Before they even start their trip, drivers using Street
Bump fire up the app, then set their smartphones either on the dashboard or in
a cup holder. The app takes care of the rest, using the phone's accelerometer
-- a motion-detector -- to sense when a bump is hit. GPS records the location,
and the phone transmits it to a remote servers hosted by Amazon Inc.'s Web
services division.
The system filters out things like manhole covers and
speed bump using a series of algorithms -- including one that can tell if the
initial motion is up over a speed bump, as opposed to down into a pothole. If
at least three people hit a bump in the same spot, the system recognizes it as
a pothole.
As in many northern cities, potholes are a real problem
for Boston, where crews patch about 19,000 of them a year following the annual
freeze-thaw cycle, according to Matthew Mayrl, chief of staff in the city's
public works department.
"So you can imagine that driving 806 miles of
roadway and getting an accurate count of where every pothole is a gigantic task,"
he said.
City officials hope the app might eventually allow them
to save money by creating a real-time map of potholes that need to be fixed and
eliminating the need to send out city trucks or contract an engineering company
to troll hundreds of miles of roadways looking for damage.

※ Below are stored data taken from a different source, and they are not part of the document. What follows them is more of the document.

--- src/sv/iqws_pick.sv ---
module iqws_pick (
  input  logic [15:0] req,
  output logic        found,
  output logic [3:0]  idx
);
  // oldest (lowest index) requester
  always_comb begin
    found = 1'b0;
    idx = '0;
    for (int i = iqws_pkg::Depth - 1; i >= 0; i--) begin
      if (req[i]) begin
        found = 1'b1;
        idx = 4'(i);
      end
    end
  end
endmodule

"What this technology allows us to do -- because we
imagine dozens and hundreds and possibly thousands of people using it -- it
essentially creates a new way for people to donate their data in solving
public-good challenges," said Nigel Jacob, co-chairman of the Boston
Mayor's Office of New Urban Mechanics, which manages the project.
Street Bump is different from Boston's first app, Citizen
Connect, which required users to actively send a text of tweet, visit a website
or call a 24-hour hotline to report a pothole or other nuisances. Other cities,
including Honolulu, San Francisco, Washington, D.C., and Columbus, Ohio, have
encouraged residents to report potholes using Facebook, Twitter, or special
apps that allow residents to request city services using their smartphones.
Street Bump became available for free in the iTunes store
in June, and experts are working on the Android version.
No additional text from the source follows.